6.2. Free Topological Groups Which Admit Quotient Groups with a Countable Network

Proposition 16

([2]). Let X be a locally compact or pseudocompact space. Then the groups $A\left(X\right)$ and $F\left(X\right)$ admit an open continuous homomorphism onto $A\left(S\right)$, where S is an infinite compact subspace of the closed unit interval $[0,1]$, hence $A\left(S\right)$ has a countable network.

Proposition 17

([2]). Let X be a Lindelöf Σ-space (in particular, σ-compact space). Then the groups $A\left(X\right)$ and $F\left(X\right)$ admit an open continuous homomorphism onto $A\left(Y\right)$, where Y has a countable network, hence $A\left(Y\right)$ also has a countable network.

6.3. Free Topological Groups Which Admit Separable Quotient Groups

Theorem 40

([2]). Let X be a Tychonoff space satisfying the following conditions:

(1)

the closure of every countable subset of X is countable and compact;

(2)

every countable compact subset of X is a retract of X.

Then every separable quotient group of $F\left(X\right)$ is countable.

Corollary 12

([2]). Let X be either the space of ordinals $[0,\alpha )$ with the order topology or the one-point compactification of an arbitrary discrete space. Then every separable quotient group of $F\left(X\right)$ or $A\left(X\right)$ is countable.

6.4. Open Problems

Similarly to Problems 1 and 2 we can ask the following related questions.

Problem 19

([2]).
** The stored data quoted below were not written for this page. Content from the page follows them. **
===== config.mk =====
export PLATFORM = sky130hd
export DESIGN_NAME = ert_reader_cell
export DESIGN_NICKNAME = d
export VERILOG_FILES = /design/src/rtl/ert_pkg.sv /design/src/rtl/ert_reader_cell.sv
export SDC_FILE = /design/constraint.sdc
export NUM_CORES = 1
export LEC_CHECK = 0
export ABC_AREA = 1
export BUFFER_PORTS_ARGS = -buffer_cell sky130_fd_sc_hd__buf_4
export CELL_PAD_IN_SITES_DETAIL_PLACEMENT = 1
export CELL_PAD_IN_SITES_GLOBAL_PLACEMENT = 1
export CORE_MARGIN = 1
export CORE_UTILIZATION = 34
export DETAILED_ROUTE_END_ITERATION = 6
export PLACE_DENSITY = 0.87
export REMOVE_ABC_BUFFERS = 1
export SYNTH_ARGS = -nofsm -noshare
export SYNTH_HDL_FRONTEND = slang
export SYNTH_SLANG_ARGS = --single-unit

===== constraint.sdc =====
create_clock -name clk_i -period 4.2 [get_ports clk_i]
set_input_delay 0.63 -clock clk_i [delete_from_list [all_inputs] [get_ports clk_i]]
set_output_delay 0.63 -clock clk_i [all_outputs]
set_load 0.01 [all_outputs]

===== src/rtl/ert_pkg.sv =====
`default_nettype none
package ert_pkg;

  localparam int unsigned READER_SLOTS = 16;
  localparam int unsigned QUEUE_SLOTS  = 32;
  localparam int unsigned MAX_RESULTS  = 32;
  localparam int unsigned REL_CNT_W    = $clog2(MAX_RESULTS + 1);

  localparam int unsigned ID_W     = 32;
  localparam int unsigned EPOCH_W  = 32;
  localparam int unsigned HANDLE_W = 48;
  localparam int unsigned STATUS_W = 3;

  // opcodes
  localparam logic [1:0] OP_ADD_READER = 2'd0;
  localparam logic [1:0] OP_DEL_READER = 2'd1;
  localparam logic [1:0] OP_QUEUE      = 2'd2;
  localparam logic [1:0] OP_TICK       = 2'd3;

  // status codes
  localparam logic [STATUS_W-1:0] STS_OK         = 3'd0;
  localparam logic [STATUS_W-1:0] STS_FULL       = 3'd1;
  localparam logic [STATUS_W-1:0] STS_NO_READER  = 3'd2;
  localparam logic [STATUS_W-1:0] STS_DUP_HANDLE = 3'd3;
  localparam logic [STATUS_W-1:0] STS_DUP_READER = 3'd4;

  typedef struct packed {
    logic               valid;
    logic [ID_W-1:0]    id;
    logic [EPOCH_W-1:0] epoch;
  } rd_entry_t;

  typedef struct packed {
    logic               add;
    logic               remove;
    logic [ID_W-1:0]    id;
    logic [EPOCH_W-1:0] epoch;
  } rd_ctrl_t;

  typedef struct packed {
    logic                valid;
    logic [HANDLE_W-1:0] handle;
    logic [EPOCH_W-1:0]  epoch;
  } q_entry_t;

  typedef struct packed {
    logic                push;
    logic                pop;
    logic [HANDLE_W-1:0] handle;
    logic [EPOCH_W-1:0]  epoch;
  } q_ctrl_t;

endpackage
`default_nettype wire


===== src/rtl/ert_reader_cell.sv =====
`default_nettype none
module ert_reader_cell (
  input  wire logic               clk_i,
  input  wire logic               rst_ni,
  input  wire ert_pkg::rd_ctrl_t  ctrl_i,
  input  wire logic               prev_valid_i,
  input  wire logic               after_i,
  input  wire ert_pkg::rd_entry_t next_i,
  output ert_pkg::rd_entry_t      entry_o,
  output logic                    hit_o,
  output logic                    after_o
);

  logic                        valid_q;
  logic [ert_pkg::ID_W-1:0]    id_q;
  logic [ert_pkg::EPOCH_W-1:0] epoch_q;
  logic                        load_new;
  logic                        shift;

  assign hit_o    = valid_q && (id_q == ctrl_i.id);
  assign after_o  = hit_o || after_i;
  assign load_new = ctrl_i.add && !valid_q && prev_valid_i;
  // close the gap left by a removed reader
  assign shift    = ctrl_i.remove && after_o;
  assign entry_o  = {valid_q, id_q, epoch_q};

  always_ff @(posedge clk_i or negedge rst_ni) begin
    if (!rst_ni) begin
      valid_q <= 1'b0;
    end else if (load_new) begin
      valid_q <= 1'b1;
    end else if (shift) begin
      valid_q <= next_i.valid;
    end
  end

  always_ff @(posedge clk_i) begin
    if (load_new) begin
      id_q    <= ctrl_i.id;
      epoch_q <= ctrl_i.epoch;
    end else if (shift) begin
      id_q    <= next_i.id;
      epoch_q <= next_i.epoch;
    end
  end

endmodule
`default_nettype wire


==> metrics.txt, run 1 <==
run status completed; # port buffers roughly 200; FF+latch area around 0.002 sq mm; final-report max-slew violation count 0; CTS tree done; Post-Synth XOR/XNOR Area roughly 1.7%; DRC viols 0; detailed placer's ending HPWL about 9400 microns; proportion of layout cells with a drive suffix above 1 between 40% and 50%; r2r startpoint id_q[26]$_DFFE_PP_; top post-synthesis cells by area edfxtp_1 (54%), mux2_2 (12%), nand2_1 (11%); post-synthesis sequential area ratio between 50 and 60%; crit path kind reg2reg; area of the mapped netlist 0.00354 sq mm; clock buffer depth 2; Rows 36; post-synthesis cell type count 23; die area 0.0108 sq mm; synth-to-layout area growth 51.1%; global-route wire length before repair roughly 19000 microns; Final Hold Viols 0; max cap viols 0; post-synthesis adder-cell area fraction 0%; worst-margin pin slew 890 ps; Arr. time, crit path ~2600 ps; Peak VDD IR between 0.15 and 0.2 mV; area occupied by multi-input gates 0.00132 sq mm; largest net degree at the start of global routing 65; Die Span Y 104 microns; crit path from id_q[26]$_DFFE_PP_; Initial DRT Pass Iterations 4; Hold WC Path Type in2async; Final min period between 2000 and 3000 ps; Final Util a little over half; met2 Use GR 42.0%; post-synth top area share around 54%; Mapped Cells 360; clk sinks 65; die width around 100 microns; drt initial violations approximately 120; largest family of logic cells by synthesized area simple AND/OR/NAND/NOR gates; GRT Max-Usage Layer met2; setup tns final 0 ps; final WL between 10000 and 15000 microns; Static Leak ~2.6 nW; met1 usage between 20% and 30%; vias in the first global route approximately 3900; worst-path fanout max 64; Yosys Warn Count 0; most common cell after layout, fill and taps aside buf_4; Final period util 61.4%; vias 3380; clock slew at reported path FFs 80 ps; Synth Area in Compound Gates ~5%; Routed WL per cell 17.2 microns; RSZ-0062 raised after global routing no; CP Data Required Time roughly 4200 ps; Fmax between 300 and 400 MHz; Final nets about 700; number of nets with antenna violations after detailed routing 0; Filler cells between 1000 and 1500; Num CTS Buffers 9; CORE AREA around 0.01 sq mm; GRT Util Overall ~23%; Initial Utilization a little over a third; # diodes 0; CP endpoint kind register; IO Count 202; Clock Skew ~10 ps; clk root buf clkbuf_8; Yosys reg bits between 60 and 70; grt ovf 0; Simple-Gate Fraction of Synth Area 18.1%; Worst slew margin about two fifths; setup violators final 0; startpoint types register; Placer Congestion between 0.8 and 0.9; Post-CTS Hold Buffers 0; synthesized area per cell between 9 and 10 sq um; most frequent cells in the layout buf_4 (202), nand2_1 (107), edfxtp_1 (64); setup bufs post-CTS 0; mux cell area share after synthesis between 10% and 20%; CTS H-tree depth 3; Yosys top cell by area edfxtp_1; vias per cell ~4.8; met3 usage between 7 and 8%; clock latency on the worst-skew pair roughly 360 ps; CTS resizes 0; Power Density approximately 340 mW/mm^2; initial antenna violation count 0
[per-layer routing]
| layer | vias up | wire (microns) |
|---|---|---|
| met3 | 34 | 948 |
| met2 | 152 | 6270 |
| met4 | 0 | 457 |
| li1 | 1602 | - |
| met5 | - | 0 |
| met1 | 1592 | 4330 |
[worst max-delay path, stage by stage, from the launching register on]
cell and delay, ps:
edfxtp_1 420, xnor2_1 400, nand2_1 110, nor2_1 150, nand2_1 90, nor2_2 120, nand3_2 80, nand2_2 90
nand2_2 70, nand2_4 640
[layout make-up]
class,count,share of cell area [%]
Sequential cell,65,36.3
Timing Repair Buffer,202,28.3
Multi-Input combinational cell,228,24.6
Inverter,56,3.92
Tap cell,133,3.11
Clock buffer,10,2.38
Clock inverter,5,1.33
[sequential cells by signal, summed over array words and instances, names as in the netlist]
signal and count:
id_q 32, epoch_q 32, valid_q 1
[cells by family after synthesis]
family                 count (synthesis)
AO/OA/AOI/OAI                         32
buffers and inverters                 67
flip-flops                            65
multiplexers                          38
XOR/XNOR                               7
AND/OR/NAND/NOR                      151
[cells in the mapped netlist]
cell type and n:
xnor2_1 7, edfxtp_1 64, nand3_2 1, buf_2 5, mux2_2 38, buf_4 2
nand2_2 2, o21ai_0 27, clkbuf_1 1, nand4_1 6, o2111ai_1 5, nand3b_1 1
buf_6 3, nor2_1 14, or2_2 1, nor2_2 2, inv_1 56, nand3b_4 1
nand2_1 108, nor4_1 2, nand3_1 10, dfrtp_1 1, nor3_1 3
[report_power, final]
| part | total [mW] | leakage, nW | switching [mW] | internal [mW] |
|---|---|---|---|---|
| clock | 0.578 | 0.0989 | 0.253 | 0.325 |
| combinational | 0.412 | 1.88 | 0.200 | 0.212 |
| sequential | 0.822 | 0.622 | 0.0332 | 0.789 |
[metrics by stage]
stage	cells	instance area [sq um]	hold WS (ps)	setup slack, ps	power [mW]
floorplan	349	3470	334	949	1.01
global placement	684	5160	410	1440	1.23
detailed placement	684	5160	408	1340	1.25
CTS	699	5360	22.0	1620	1.82
global route	699	5360	18.0	1410	1.89
finish	699	5360	33.5	1620	1.81
[path summary, 6_finish.rpt]
check                                        end  slack [ps]  depth (start not counted)
min in group clk_i           valid_q$_DFFE_PN0P_         530                          3
max in group asynchronous    valid_q$_DFFE_PN0P_        4090                          1
hold reg to reg              valid_q$_DFFE_PN0P_         630                          2
hold / removal               valid_q$_DFFE_PN0P_          30                          1
setup / recovery           epoch_q[26]$_DFFE_PP_        1620                          9
setup reg to reg           epoch_q[26]$_DFFE_PP_        1620                          9
(Power assumes the default switching activity.)
==> run 2, diff against run 1 <==
--- a/config.mk
+++ b/config.mk
@@ -5,14 +5,14 @@
 export SDC_FILE = /design/constraint.sdc
 export NUM_CORES = 1
 export LEC_CHECK = 0
-export ABC_AREA = 1
+export ABC_AREA = 0
 export BUFFER_PORTS_ARGS = -buffer_cell sky130_fd_sc_hd__buf_4
 export CELL_PAD_IN_SITES_DETAIL_PLACEMENT = 1
 export CELL_PAD_IN_SITES_GLOBAL_PLACEMENT = 1
 export CORE_MARGIN = 1
-export CORE_UTILIZATION = 34
+export CORE_UTILIZATION = 33
 export DETAILED_ROUTE_END_ITERATION = 6
-export PLACE_DENSITY = 0.87
+export PLACE_DENSITY = 0.83
 export REMOVE_ABC_BUFFERS = 1
 export SYNTH_ARGS = -nofsm -noshare
 export SYNTH_HDL_FRONTEND = slang
==> constraint.sdc (replaced) <==
create_clock -name clk_i -period 2.6 [get_ports clk_i]
set_input_delay 0.39 -clock clk_i [delete_from_list [all_inputs] [get_ports clk_i]]
set_output_delay 0.39 -clock clk_i [all_outputs]
set_load 0.01 [all_outputs]
==> run 2 against run 1 <==
Compared with the run above:
- worst hold slack better by 300 ps
- final cell count is 22% lower
- clock-buffer cell count is 1 lower
- core utilization is 1.1 points higher
==> metrics.txt, run 2 <==
clk root buf clkbuf_8; top post-synthesis cells by area edfxtp_1 (60%), mux2_2 (22%), xor2_1 (7.6%); RSZ-0062 raised after global routing yes; Routed WL per cell between 15 and 20 microns; Fmax ~400 MHz; synthesized area per cell 15.8 sq um; Yosys top cell by area edfxtp_1; clock latency on the worst-skew pair ~330 ps; Static Leak 2.17 nW; Yosys reg bits 65; global-route wire length before repair ~14000 microns; Num CTS Buffers 9; GRT Util Overall a little under a fifth; CTS tree done; run status completed; Rows 35; Final min period ~2400 ps; Filler cells around 1000; Die Span Y 101 microns; area of the mapped netlist ~0.0032 sq mm; die width just over 100 microns; grt ovf 0; clock slew at reported path FFs roughly 70 ps; detailed placer's ending HPWL between 7000 and 8000 microns; Yosys Warn Count 0; clk sinks between 60 and 70; CP endpoint kind output pin; cell area after layout ~0.0051 sq mm; clock buffer depth 2; synth-to-layout area growth 59.5%; CORE AREA approximately 0.0093 sq mm; DRC viols 0; setup violators final 0; Top FF cell, synth edfxtp_1; ys async rst share ~1.5%; most frequent cells in the layout buf_4 (203), mux2_2 (64), edfxtp_1 (64); Final period util between 90 and 100%; area post-placement 0.00493 sq mm; vias in the first global route about 2800; IO Count ~200; worst-path fanout max 2; area occupied by multi-input gates about 0.0012 sq mm; # port buffers around 200; Top Registers epoch_q (32), id_q (32), valid_q (1); vias per cell between 4 and 5; Peak VDD IR between 0.2 and 0.25 mV; Initial Utilization between 30% and 40%; dpl ws ~240 ps; Power Density approximately 500 mW/mm^2; Worst slew margin between 70 and 80%; post-synthesis cell type count 23; # diodes 0; startpoint types register; max cap viols 0; largest net degree at the start of global routing 67; final WL between 9000 and 10000 microns; Final WS setup approximately 160 ps; Final nets between 500 and 600; Mapped Cells 203; crit path kind reg2out; Placer Congestion 0.713; initial antenna violation count 0; FF+latch area 0.00195 sq mm; Final Hold Viols 0; post-synthesis sequential area ratio 60.6%; CP Data Required Time ~2200 ps; Initial DRT Pass Iterations 4; vias roughly 2500; post-synth top area share between 50% and 60%; top cells by count, synth edfxtp_1 (64), mux2_2 (64), xor2_1 (28); worst-margin pin slew 400 ps; CTS H-tree depth 3; Arr. time, crit path a little over 2000 ps; drt initial violations 52; number of flops mapped to enable cells by yosys 64; final-report max-slew violation count 0; number of nets with antenna violations after detailed routing 0; most common cell after layout, fill and taps aside buf_4; proportion of layout cells with a drive suffix above 1 about 70%; Clock Skew 11.9 ps; Hold WC Path Type in2reg; die area about 0.010 sq mm
run 2: cell count changes after synthesis, sizes merged, moves of 3 or more:
cell | before | now
inv | 56 | 1
nand2 | 110 | 5
nor4 | 2 | 12
nand3 | 11 | 2
xor2 | 0 | 28
nand4 | 6 | 2
o2111ai | 5 | 0
buf | 10 | 6
o21ai | 27 | 0
mux2 | 38 | 64
xnor2 | 7 | 4
nor2 | 16 | 0
run 2: layout make-up:
type,instances,area share [%]
flip-flops and latches,65,38.0
multi-input cells,129,24.1
repair buffers,208,31.5
clock buffers,9,2.42
inverters,1,0.0733
well taps,129,3.15
clock inverters,6,0.709
run 2: where the power goes:
part | internal (mW) | leakage [nW] | switching [mW]
registers | 1.25 | 0.617 | 0.0350
clock network | 0.334 | 0.0745 | 0.395
logic | 0.330 | 1.47 | 0.227
run 2: worst max-delay path, cell delays in order, from the launching register on:
cell      delay (ps)
edfxtp_1         420
xor2_1           180
nor4_2           280
buf_4            150
nand4_1          110
nor4_2           320
or2_2            160
buf_4            110
run 2: path summary, 6_finish.rpt:
path | slack, ps | end | from | cells past startpoint
max in group asynchronous | 2120 | valid_q$_DFFE_PN0P_ | rst_ni | 2
worst min-delay path | 330 | valid_q$_DFFE_PN0P_ | next_i[64] | 3
min in group asynchronous | 400 | valid_q$_DFFE_PN0P_ | rst_ni | 2
worst max register to register | 350 | id_q[31]$_DFFE_PP_ | id_q[25]$_DFFE_PP_ | 6
worst max-delay path | 160 | after_o | id_q[25]$_DFFE_PP_ | 7
worst min register to register | 700 | valid_q$_DFFE_PN0P_ | valid_q$_DFFE_PN0P_ | 2
run 2: cell families (layout without fill, tap and decap cells):
| group | after synthesis | count (layout) | share of synthesized area [%] |
|---|---|---|---|
| flops | 65 | 65 | 60.6 |
| buf+inv | 9 | 224 | 1.36 |
| xor+xnor | 32 | 32 | 8.73 |
| compound gates | 2 | 2 | 0.506 |
| simple gates | 30 | 30 | 6.00 |
| mux | 65 | 65 | 22.8 |
run 2: timing repair:
| item | in CTS | in global routing |
|---|---|---|
| setup buffers | 0 | 1 |
| resized for setup | 1 | 1 |
| pin swaps | 0 | 1 |
| hold endpoints to repair | 1 | 0 |
| endpoints found under the setup margin | 1 | 2 |
| hold buffers | 1 | 0 |
run 2: through the flow:
stage	setup TNS, ps	power [mW]	hold slack, ps	std cells	util (%)
floorplan	-152980	1.53	94.4	195	-
global placement	0	1.85	166	530	52.9
detailed placement	0	1.87	167	530	52.9
CTS	0	2.60	318	546	54.8
global route	-47.0	2.69	330	547	54.9
finish	0	2.57	330	547	54.9
run 2: per-layer routing:
metal | up-vias | share of wire, % | track usage [%]
li1 | 1204 | - | -
met4 | 0 | 1.5 | 5.69
met1 | 1194 | 38 | 20.6
met5 | - | 0 | 0
met2 | 127 | 51 | 33.1
met3 | 10 | 9.5 | 7.21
Does there exist an open continuous homomorphism of $A\left(X\right)$ onto $A\left(S\right)$, where X is an arbitrary Tychonoff space and S is an infinite subspace of the closed unit interval $[0,1]$?

Furthermore, a more particular question below is open:

Problem 20

([2]). Does there exist an open continuous homomorphism of $A\left(X\right)$ onto $A\left(Y\right)$, where X is an arbitrary Lindelöf space and Y is an infinite space which has a countable network?

7. Separable Group Topologies for Abelian Groups

Which abelian groups G admit a separable Hausdorff group topology? To answer the question, the author of [8] considers three different cases:

Case 1.

There is an element $x\in G$ of infinite order;

Case 2.

G is a bounded torsion group;

Case 3.

G is an unbounded torsion group.

Theorem 41

([8]). Let G be an abelian group with $\left|G\right|\le 2^{\mathfrak{c}}$. Then G admits a separable, precompact, Hausdorff group topology.

Remark 6.

The “abelian” condition in Theorem 41 cannot be deleted as Shelah [40] proved that there exist non-abelian groups which admit no non-discrete Hausdorff topological group topology. Morris and Obraztsov ([41], Theorem L) produce an uncountable number of countably infinite groups each of which admits no non-discrete Hausdorff topological group topology; more precisely, they identify a continuum of pairwise non-isomorphic infinite groups, $\{G_i:i\in I\}$, of exponent $p^2$, for any sufficiently large prime p, where each proper subgroup of $G_i$ is cyclic and each $G_i$ does not admit any non-discrete Hausdorff topological group topology. It is also proved in [41] that there exist non-discrete Hausdorff topological groups G of each cardinality ${\aleph }_n$ with no proper subgroup of the same cardinality as G. Such groups obviously have no quotient group of smaller cardinality than that of G.

Remark 7.

Yves Cornulier noticed that every abelian group G of cardinality $\left|G\right|\le 2^{\mathfrak{c}}$ embeds as a subgroup of ${(\mathbb{Q}\times \mathbb{Q}/\mathbb{Z})}^{\mathfrak{c}}$, which is a separable Hausdorff topological group. Nevertheless, this remark does not prove Theorem 41, because even a closed subgroup of a separable group, with the induced topology, need not to be separable.

Yves Cornulier also kindly informed us that in sharp contrast to the abelian case, for every uncountable cardinal $\tau$, there exists a 2-step nilpotent group of cardinality $\tau$ that has no Hausdorff separable group topology. So any reasonable potential generalization of Theorem 41 fails.